On 7 April 2023, the foundation was sanctioned by the Chinese government as a "diehard "Taiwan independence" separatist" organizationfor supporting Taiwanese independence.

== Publications ==
The Prospect Foundation periodically publishes Prospect Journal in English and Prospect Foundation Quarterly in traditional Chinese.

== Research focus ==
- New Southbound Policy convergence with Free and Open Indo-Pacific strategy of the United States
- The Yushan Forum Asia Dialogue for Innovation and Progress hosted by the Prospect Foundation is the Taiwanese government's New Southbound Policy discussion panel. The chairman of the Prospect Foundation, former Minister of Foreign Affairs Dr. Tan-sun (Mark) Chen, has stated that the focuses of New Southbound Policy are on trade, agriculture, education, scientific research in medicine and technology with ASEAN and South Asian countries.

== Global participation ==
- The Taiwan–ASEAN Dialogue, cohosted by the Prospect Foundation, Indonesian think tank The Indonesian Council on World Affairs and The Habibie Centre in Taipei, attended by about 200 former and current parliamentarians, diplomats and scholars from Taiwan and ASEAN, including Singapore's Trade Representative Mr.

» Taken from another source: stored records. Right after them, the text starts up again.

`src/rtl/core/kdips_pkg.sv`:
```
// ----------------------------------------------------------------------------
// Key debounce package
// Types, constants and register indexes shared by the key debounce block.
// ----------------------------------------------------------------------------
package kdips_pkg;

    localparam int NUM_KEYS_DEF = 4;
    localparam int OUT_KEYS     = 4;

    localparam int PRESS_W      = 16;
    localparam int RELEASE_W    = 8;
    localparam int SEC_W        = 16;
    localparam int CFG_DATA_W   = 16;
    localparam int CFG_INDEX_W  = 2;

    localparam logic [PRESS_W-1:0]   PRESS_MAX   = 16'hFFFF;
    localparam logic [RELEASE_W-1:0] RELEASE_MAX = 8'hFF;

    localparam logic [RELEASE_W-1:0] CONFIRM_RESET = 8'd160;
    localparam logic [SEC_W-1:0]     PSAVE_RESET   = 16'd60;
    localparam logic [SEC_W-1:0]     ILIMIT_RESET  = 16'd300;

    typedef enum logic [CFG_INDEX_W-1:0] {
        CFG_CONFIRM_TICKS  = 2'd0,
        CFG_POWER_SAVE_SEC = 2'd1,
        CFG_IDLE_LIMIT_SEC = 2'd2
    } t_cfg_index;

    typedef struct packed {
        logic [OUT_KEYS-1:0] key_levels;
        logic                second_tick;
    } t_in_item;

    typedef struct packed {
        logic [OUT_KEYS-1:0] keys_pressed;
        logic [OUT_KEYS-1:0] keys_released;
        logic [OUT_KEYS-1:0] release_events;
        logic [PRESS_W-1:0]  hold_count_0;
        logic [PRESS_W-1:0]  hold_count_1;
        logic [PRESS_W-1:0]  hold_count_2;
        logic [PRESS_W-1:0]  hold_count_3;
        logic                idle_limit_event;
        logic                power_save;
        logic [SEC_W-1:0]    backlight_idle_seconds;
    } t_out_item;

    typedef struct packed {
        logic               pressed;
        logic               released;
        logic               rel_pulse;
        logic [PRESS_W-1:0] hold;
    } t_lane_out;

    typedef struct packed {
        logic             idle_event;
        logic             power_save;
        logic [SEC_W-1:0] lcd_seconds;
    } t_idle_out;

endpackage

```
`src/rtl/core/kdips_stream_if.sv`:
```
// ----------------------------------------------------------------------------
// Key debounce stream interface
// Valid/ready channel carrying one payload per transaction.
// ----------------------------------------------------------------------------
interface kdips_stream_if #(
    parameter type t_payload = logic
);
    logic     valid;
    logic     ready;
    t_payload payload;

    modport source (output valid, output payload, input ready);
    modport sink   (input valid, input payload, output ready);
endinterface

```
`src/rtl/core/kdips_lane.sv`:
```
// ----------------------------------------------------------------------------
// Key debounce lane
// Press and release counters, flags and hold capture for one key.
// ----------------------------------------------------------------------------
module kdips_lane (
    input  logic                               i_clk,
    input  logic                               i_rst_n,
    input  logic                               i_accept,
    input  logic                               i_down,
    input  logic [kdips_pkg::RELEASE_W-1:0]    i_confirm,
    output kdips_pkg::t_lane_out               o_lane
);
    logic [kdips_pkg::PRESS_W-1:0]   r_press, n_press;
    logic [kdips_pkg::RELEASE_W-1:0] r_rel, n_rel;
    logic                            r_pressed, n_pressed;
    logic                            r_released, n_released;
    logic [kdips_pkg::PRESS_W-1:0]   r_hold, n_hold;
    logic                            w_pulse;

    always_comb begin
        n_press    = r_press;
        n_rel      = r_rel;
        n_pressed  = r_pressed;
        n_released = r_released;
        n_hold     = r_hold;
        w_pulse    = 1'b0;
        if (i_down) begin
            if (r_press != kdips_pkg::PRESS_MAX) begin
                n_press = r_press + 16'd1;
            end
        end else begin
            if (r_rel != kdips_pkg::RELEASE_MAX) begin
                n_rel = r_rel + 8'd1;
            end
            if (n_rel > i_confirm) begin
                if (r_pressed) begin
                    n_pressed  = 1'b0;
                    n_released = 1'b1;
                    n_hold     = r_press;
                    w_pulse    = 1'b1;
                end else begin
                    n_released = 1'b0;
                end
                n_press = '0;
            end
        end
        if (n_press > {8'd0, i_confirm}) begin
            if (!n_pressed) begin
                n_rel     = '0;
                n_pressed = 1'b1;
            end
        end else begin
            n_pressed = 1'b0;
        end
    end

    always_ff @(posedge i_clk) begin
        if (!i_rst_n) begin
            r_press    <= '0;
            r_rel      <= '0;
            r_pressed  <= 1'b0;
            r_released <= 1'b0;
            r_hold     <= '0;
        end else if (i_accept) begin
            r_press    <= n_press;
            r_rel      <= n_rel;
            r_pressed  <= n_pressed;
            r_released <= n_released;
            r_hold     <= n_hold;
        end
    end

    assign o_lane.pressed   = n_pressed;
    assign o_lane.released  = n_released;
    assign o_lane.rel_pulse = w_pulse;
    assign o_lane.hold      = n_hold;
endmodule

```
`src/rtl/core/kdips_idle.sv`:
```
// ----------------------------------------------------------------------------
// Key debounce idle timer
// Idle second counters, power save mode and the idle limit pulse.
// ----------------------------------------------------------------------------
module kdips_idle (
    input  logic                           i_clk,
    input  logic                           i_rst_n,
    input  logic                           i_accept,
    input  logic                           i_any_down,
    input  logic                           i_second_tick,
    input  logic [kdips_pkg::SEC_W-1:0]    i_psave,
    input  logic [kdips_pkg::SEC_W-1:0]    i_ilimit,
    output kdips_pkg::t_idle_out           o_idle
);
    logic [kdips_pkg::SEC_W-1:0] r_idle, n_idle;
    logic [kdips_pkg::SEC_W-1:0] r_lcd, n_lcd;
    logic                        r_save, n_save;
    logic                        w_event;

    always_comb begin
        n_idle  = r_idle;
        n_lcd   = r_lcd;
        n_save  = r_save;
        w_event = 1'b0;
        if (i_any_down) begin
            n_idle = '0;
            n_lcd  = '0;
            n_save = 1'b0;
        end else if (i_second_tick) begin
            n_idle = r_idle + 16'd1;
            if (r_save) begin
                n_lcd = r_lcd + 16'd1;
            end
            if (n_idle > i_psave) begin
                n_save = 1'b1;
            end
            if (n_idle > i_ilimit) begin
                w_event = 1'b1;
                n_idle  = '0;
            end
        end
    end

    always_ff @(posedge i_clk) begin
        if (!i_rst_n) begin
            r_idle <= '0;
            r_lcd  <= '0;
            r_save <= 1'b0;
        end else if (i_accept) begin
            r_idle <= n_idle;
            r_lcd  <= n_lcd;
            r_save <= n_save;
        end
    end

    assign o_idle.idle_event  = w_event;
    assign o_idle.power_save  = n_save;
    assign o_idle.lcd_seconds = n_lcd;
endmodule

```
`src/rtl/core/kdips_merge.sv`:
```
// ----------------------------------------------------------------------------
// Key debounce merge stage
// Packs lane and idle timer results and holds them in a two-entry buffer.
// ----------------------------------------------------------------------------
module kdips_merge #(
    parameter int NUM_KEYS = kdips_pkg::NUM_KEYS_DEF
) (
    input  logic                 i_clk,
    input  logic                 i_rst_n,
    input  logic                 i_push,
    input  kdips_pkg::t_lane_out i_lanes [NUM_KEYS],
    input  kdips_pkg::t_idle_out i_idle,
    output logic                 o_ready,
    kdips_stream_if.source       o_out
);
    logic [kdips_pkg::OUT_KEYS-1:0] w_pressed;
    logic [kdips_pkg::OUT_KEYS-1:0] w_released;
    logic [kdips_pkg::OUT_KEYS-1:0] w_pulse;
    logic [kdips_pkg::PRESS_W-1:0]  w_hold [kdips_pkg::OUT_KEYS];
    kdips_pkg::t_out_item           w_item;

    kdips_pkg::t_out_item r_d0, n_d0;
    kdips_pkg::t_out_item r_d1, n_d1;
    logic                 r_v0, n_v0;
    logic                 r_v1, n_v1;
    logic                 w_pop;

    for (genvar k = 0; k < kdips_pkg::OUT_KEYS; k++) begin : g_pack
        if (k < NUM_KEYS) begin : g_lane
            assign w_pressed[k]  = i_lanes[k].pressed;
            assign w_released[k] = i_lanes[k].released;
            assign w_pulse[k]    = i_lanes[k].rel_pulse;
            assign w_hold[k]     = i_lanes[k].hold;
        end else begin : g_none
            assign w_pressed[k]  = 1'b0;
            assign w_released[k] = 1'b0;
            assign w_pulse[k]    = 1'b0;
            assign w_hold[k]     = '0;
        end
    end

    always_comb begin
        w_item.keys_pressed           = w_pressed;
        w_item.keys_released          = w_released;
        w_item.release_events         = w_pulse;
        w_item.hold_count_0           = w_hold[0];
        w_item.hold_count_1           = w_hold[1];
        w_item.hold_count_2           = w_hold[2];
        w_item.hold_count_3           = w_hold[3];
        w_item.idle_limit_event       = i_idle.idle_event;
        w_item.power_save             = i_idle.power_save;
        w_item.backlight_idle_seconds = i_idle.lcd_seconds;
    end

    assign w_pop = r_v0 && o_out.ready;

    always_comb begin
        n_v0 = w_pop ? r_v1 : r_v0;
        n_d0 = w_pop ? r_d1 : r_d0;
        n_v1 = w_pop ? 1'b0 : r_v1;
        n_d1 = r_d1;
        if (i_push) begin
            if (!n_v0) begin
                n_v0 = 1'b1;
                n_d0 = w_item;
            end else begin
                n_v1 = 1'b1;
                n_d1 = w_item;
            end
        end
    end

    always_ff @(posedge i_clk) begin
        if (!i_rst_n) begin
            r_v0 <= 1'b0;
            r_v1 <= 1'b0;
        end else begin
            r_v0 <= n_v0;
            r_v1 <= n_v1;
        end
    end

    always_ff @(posedge i_clk) begin
        r_d0 <= n_d0;
        r_d1 <= n_d1;
    end

    assign o_ready       = !r_v1;
    assign o_out.valid   = r_v0;
    assign o_out.payload = r_d0;
endmodule

```
`src/rtl/core/key_debounce_idle_power_save.sv`:
```
// ----------------------------------------------------------------------------
// Key debounce with idle power save
// Debounces the keys of each sample and runs the idle second timer.
//
// Channel  Dir  Payload                         Transaction
// i_in     in   key_levels, second_tick         valid && ready
// o_out    out  key flags, hold counts, idle    valid && ready
// i_cfg_*  in   index, data                     write enable high
//
// One sample per cycle: all key lanes and the idle timer update in the
// accept cycle, and the result enters the two-entry output buffer.
// Synchronous reset clears all counters and flags; there is no clearing pass.
// The input stalls only when both output buffer entries are held.
// ----------------------------------------------------------------------------
module key_debounce_idle_power_save #(
    parameter int NUM_KEYS = kdips_pkg::NUM_KEYS_DEF
) (
    input  logic                                i_clk,
    input  logic                                i_rst_n,
    kdips_stream_if.sink                        i_in,
    kdips_stream_if.source                      o_out,
    input  logic                                i_cfg_we,
    input  logic [kdips_pkg::CFG_INDEX_W-1:0]   i_cfg_index,
    input  logic [kdips_pkg::CFG_DATA_W-1:0]    i_cfg_data
);
    logic [kdips_pkg::RELEASE_W-1:0] r_confirm;
    logic [kdips_pkg::SEC_W-1:0]     r_psave;
    logic [kdips_pkg::SEC_W-1:0]     r_ilimit;

    logic                           w_accept;
    logic                           w_ready;
    logic [kdips_pkg::OUT_KEYS-1:0] w_levels;
    logic [kdips_pkg::OUT_KEYS-1:0] w_mask;
    logic                           w_any_down;
    kdips_pkg::t_lane_out           w_lanes [NUM_KEYS];
    kdips_pkg::t_idle_out           w_idle;

    always_ff @(posedge i_clk) begin
        if (!i_rst_n) begin
            r_confirm <= kdips_pkg::CONFIRM_RESET;
            r_psave   <= kdips_pkg::PSAVE_RESET;
            r_ilimit  <= kdips_pkg::ILIMIT_RESET;
        end else if (i_cfg_we) begin
            unique case (i_cfg_index)
                kdips_pkg::CFG_CONFIRM_TICKS:  r_confirm <= i_cfg_data[7:0];
                kdips_pkg::CFG_POWER_SAVE_SEC: r_psave   <= i_cfg_data;
                kdips_pkg::CFG_IDLE_LIMIT_SEC: r_ilimit  <= i_cfg_data;
                default: ;
            endcase
        end
    end

    assign i_in.ready = w_ready;
    assign w_accept   = i_in.valid && w_ready;
    assign w_levels   = i_in.payload.key_levels;

    for (genvar k = 0; k < kdips_pkg::OUT_KEYS; k++) begin : g_mask
        assign w_mask[k] = (k < NUM_KEYS);
    end
    assign w_any_down = |(w_levels & w_mask);

    for (genvar k = 0; k < NUM_KEYS; k++) begin : g_lanes
        logic w_down;
        if (k < kdips_pkg::OUT_KEYS) begin : g_in
            assign w_down = w_levels[k];
        end else begin : g_up
            assign w_down = 1'b0;
        end
        kdips_lane u_lane (
            .i_clk     (i_clk),
            .i_rst_n   (i_rst_n),
            .i_accept  (w_accept),
            .i_down    (w_down),
            .i_confirm (r_confirm),
            .o_lane    (w_lanes[k])
        );
    end

    kdips_idle u_idle (
        .i_clk         (i_clk),
        .i_rst_n       (i_rst_n),
        .i_accept      (w_accept),
        .i_any_down    (w_any_down),
        .i_second_tick (i_in.payload.second_tick),
        .i_psave       (r_psave),
        .i_ilimit      (r_ilimit),
        .o_idle        (w_idle)
    );

    kdips_merge #(
        .NUM_KEYS (NUM_KEYS)
    ) u_merge (
        .i_clk   (i_clk),
        .i_rst_n (i_rst_n),
        .i_push  (w_accept),
        .i_lanes (w_lanes),
        .i_idle  (w_idle),
        .o_ready (w_ready),
        .o_out   (o_out)
    );
endmodule

```
`src/flat_wrapper.sv`:
```
// flat-port wrapper written by rule: the top's interface ports become plain ports
module key_debounce_idle_power_save_flat 
#(
    parameter int NUM_KEYS = kdips_pkg::NUM_KEYS_DEF
)
  (i_clk, i_rst_n, i_cfg_we, i_cfg_index, i_cfg_data, i_in_valid, i_in_payload, i_in_ready, o_out_valid, o_out_payload, o_out_ready);
  kdips_stream_if #(.t_payload(kdips_pkg::t_in_item)) i_in_i ();
  kdips_stream_if #(.t_payload(kdips_pkg::t_out_item)) o_out_i ();
  input  logic i_clk;
  input  logic i_rst_n;
  input  logic i_cfg_we;
  input  logic [kdips_pkg::CFG_INDEX_W-1:0] i_cfg_index;
  input  logic [kdips_pkg::CFG_DATA_W-1:0] i_cfg_data;
  input wire logic [$bits(i_in_i.valid)-1:0] i_in_valid;
  input wire logic [$bits(i_in_i.payload)-1:0] i_in_payload;
  output wire logic [$bits(i_in_i.ready)-1:0] i_in_ready;
  output wire logic [$bits(o_out_i.valid)-1:0] o_out_valid;
  output wire logic [$bits(o_out_i.payload)-1:0] o_out_payload;
  input wire logic [$bits(o_out_i.ready)-1:0] o_out_ready;
  assign i_in_i.valid = i_in_valid;
  assign i_in_i.payload = i_in_payload;
  assign i_in_ready = i_in_i.ready;
  assign o_out_valid = o_out_i.valid;
  assign o_out_payload = o_out_i.payload;
  assign o_out_i.ready = o_out_ready;
  key_debounce_idle_power_save #(.NUM_KEYS(NUM_KEYS)) u_core (.i_clk(i_clk), .i_rst_n(i_rst_n), .i_in(i_in_i), .o_out(o_out_i), .i_cfg_we(i_cfg_we), .i_cfg_index(i_cfg_index), .i_cfg_data(i_cfg_data));
endmodule
```
`config.mk`:
```
export PLATFORM = sky130hd
export DESIGN_NAME = key_debounce_idle_power_save_flat
export DESIGN_NICKNAME = d
export VERILOG_FILES = /design/src/rtl/core/kdips_pkg.sv /design/src/rtl/core/kdips_stream_if.sv /design/src/rtl/core/kdips_lane.sv /design/src/rtl/core/kdips_idle.sv /design/src/rtl/core/kdips_merge.sv /design/src/rtl/core/key_debounce_idle_power_save.sv /design/src/flat_wrapper.sv
export SDC_FILE = /design/constraint.sdc
export NUM_CORES = 1
export LEC_CHECK = 0
export BUFFER_PORTS_ARGS = -buffer_cell sky130_fd_sc_hd__buf_2
export CORE_UTILIZATION = 65
export DETAILED_ROUTE_END_ITERATION = 6
export PLACE_DENSITY = 0.95
export SYNTH_ARGS = -nofsm -noshare
export SYNTH_HDL_FRONTEND = slang
export SYNTH_HIERARCHICAL = 1
export SYNTH_SLANG_ARGS = --single-unit
```
`constraint.sdc`:
```
create_clock -name i_clk -period 13.4 [get_ports i_clk]
set_input_delay 1.34 -clock i_clk [delete_from_list [all_inputs] [get_ports i_clk]]
set_output_delay 1.34 -clock i_clk [all_outputs]
set_load 0.1 [all_outputs]
```
Word level (Yosys, flattened, before mapping)

Index checks and enable logic that the tools add are counted.
W data, S select, Z words.

Shifts and indexed selects: 0
Multipliers: 0
Bitwise logic cells: 0
Multiplexer cells: 96
$lt $le $gt $ge: 10
Equal/unequal tests: 10
Div/mod/pow operators: 0
$add $sub $neg: 10
Reduce and logical (&&, ||, !) cells: 11

Operator list:

| operator                | number |
|---|---|
| $mux W16                | 30 |
| $mux W94                | 3 |
| $mux W8                 | 20 |
| $add A16 B1 Y16 const B | 6 |
| $gt A16 B8 Y1           | 4 |
| $ne A16 B16 Y1 const B  | 4 |
| $mux W1                 | 43 |
| $add A8 B1 Y8 const B   | 4 |
| $gt A16 B16 Y1          | 2 |
| $gt A8 B8 Y1            | 4 |
| $ne A8 B8 Y1 const B    | 4 |
| $reduce_and A2 Y1       | 5 |
| $reduce_or A4 Y1        | 1 |
| $eq A2 B1 Y1 const B    | 1 |
| $eq A2 B2 Y1 const B    | 1 |
| $logic_and A1 B1 Y1     | 2 |
| $logic_not A2 Y1        | 1 |
| $reduce_bool A2 Y1      | 1 |
| $logic_not A1 Y1        | 1 |

Memory bits (read-only): 0
Memories: 0
Memory bits (writable): 0
Register bits after elaboration: 431
Latch bits: 0

Logic depth before layout (Yosys ltp)

Gate-level depths: netlist of the first run.

Depth after elaboration: 10
Gate-level depth with buffers: 25
Mapped depth without buffers: 21

By module

Netlist of the first run, hierarchy kept.

By module, submodules not included:

| module                                     | times used | sequential area each (sq um) | cells an instance | area an instance (sq um) |
|---|---|---|---|---|
| kdips_merge                                | 1          | 4744.6                       | 409               | 7131.8 |
| kdips_lane at u_core.g_lanes[1].u_lane ... | 2          | 840.8                        | 341               | 2901.5 |
| kdips_lane at u_core.g_lanes[3].u_lane     | 1          | 840.8                        | 367               | 3078.0 |
| kdips_lane at u_core.g_lanes[0].u_lane     | 1          | 840.8                        | 362               | 2976.6 |
| kdips_idle                                 | 1          | 660.6                        | 366               | 2837.7 |
| key_debounce_idle_power_save               | 1          | 800.8                        | 158               | 1585.3 |

Least setup slack after synthesis of the first run

OpenSTA, ideal clock, no wires.

Kind: register -> register
From: register u_core/g_lanes[0].u_lane/r_rel[0] in the netlist's numbering
To: register u_core.u_merge.r_d0, in the netlist u_core/u_merge/o_out.payload[90]
Slack: 8537 ps
Required time: 13279 ps
Library setup time: 121 ps
Cell stages (with the launch flop): 26
Arrival: 4743 ps
Buffers on the path: 4
Cells stage by stage: dfxtp_1 > ha_1 > and3_1 > clkbuf_1 > nand3_1 > or2_2 > clkbuf_1 > nand2_1 > nand2_1 > ha_1 > nor2b_1 > o211ai_1 > a211oi_1 > o21a_1 > buf_2 > nor2_1 > mux2_2 > ha_1 > a21oi_1 > nand2_1 > a211oi_1 > a21oi_1 > a211oi_1 > nand3_1 > buf_4 > mux2_2

RTL lines:

| what                     | RTL line          | text |
|---|---|---|
| start: declaration       | kdips_lane.sv:14  | `logic [kdips_pkg::RELEASE_W-1:0] r_rel, n_rel;` |
| start signal: assignment | kdips_lane.sv:66  | `r_rel <= n_rel;` |
| end signal: assignment   | kdips_merge.sv:84 | `r_d0 <= n_d0;` |
| end: declaration         | kdips_merge.sv:22 | `kdips_pkg::t_out_item r_d0, n_d0;` |

Worst setup path in the final report of the first run

From: register u_core/g_lanes[0].u_lane/r_rel[0] in the netlist's numbering
To: register u_core/g_lanes[0].u_lane/r_rel[2] in the netlist's numbering

Word-level cells in the longest chain between the ends: 8

Ends and longest elaborated chain:

| what                                                 | RTL line                           | text |
|---|---|---|
| $add A8 B1 Y8 / $ne A8 B8 Y1 (equally long branches) | kdips_lane.sv:33, kdips_lane.sv:32 |  |
| $mux W8 *                                            | kdips_lane.sv:32                   | `if (r_rel != kdips_pkg::RELEASE_MAX) begin` |
| $mux W8 *                                            | kdips_lane.sv:27                   | `if (i_down) begin` |
| $gt A8 B8 Y1 *                                       | kdips_lane.sv:35                   | `if (n_rel > i_confirm) begin` |
| $mux W16 *                                           | kdips_lane.sv:35                   |  |
| $mux W16 *                                           | kdips_lane.sv:27                   |  |
| via u_core.g_lanes[0].u_lane.n_press, one bit        | kdips_lane.sv:13                   | `logic [kdips_pkg::PRESS_W-1:0] r_press, n_press;` |
| $gt A16 B8 Y1 *                                      | kdips_lane.sv:47                   | `if (n_press > {8'd0, i_confirm}) begin` |
| $mux W8 *                                            | kdips_lane.sv:47                   |  |

Mark *: on every way through the listed nets, which the timed path passes. The rest lies on a longest branch. The select of a mux whose other input is x is not followed.
A chain may end at the register's enable or synchronous reset.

Simon Wong and Taiwanese President Tsai Ing-wen.
- Prospect Foundation members hold discussions with think tank Institute for Defence Studies and Analyses, in India, on India–China relations, India–Taiwan relations and India–Japan relations.
- The 2017 Taiwan–US–Japan Trilateral Security Dialogue was cohosted by the Prospect Foundation with The Heritage Foundation from the United States and The Sasakawa Peace Foundation from Japan.

- The Asia–Pacific Security Dialogue is hosted by the Prospect Foundation. President Tsai Ing-wen of Taiwan made the opening address. Former Secretary of Defense and Vice President of United States Richard B. Cheney discussed the pros and cons of the New Southbound Policy.

- In an address during the Yushan Forum–Asian Dialogue for Innovation and Progress, former Vice President of the Philippines Jejomar Binay commented on the Prospect Foundation's research and development programs on healthcare cooperation between Taiwan and the Philippines.
- The Prospect Foundation paid a visit to the Office of International Affairs, Thammasat University in Thailand on New Southbound Policy cooperation.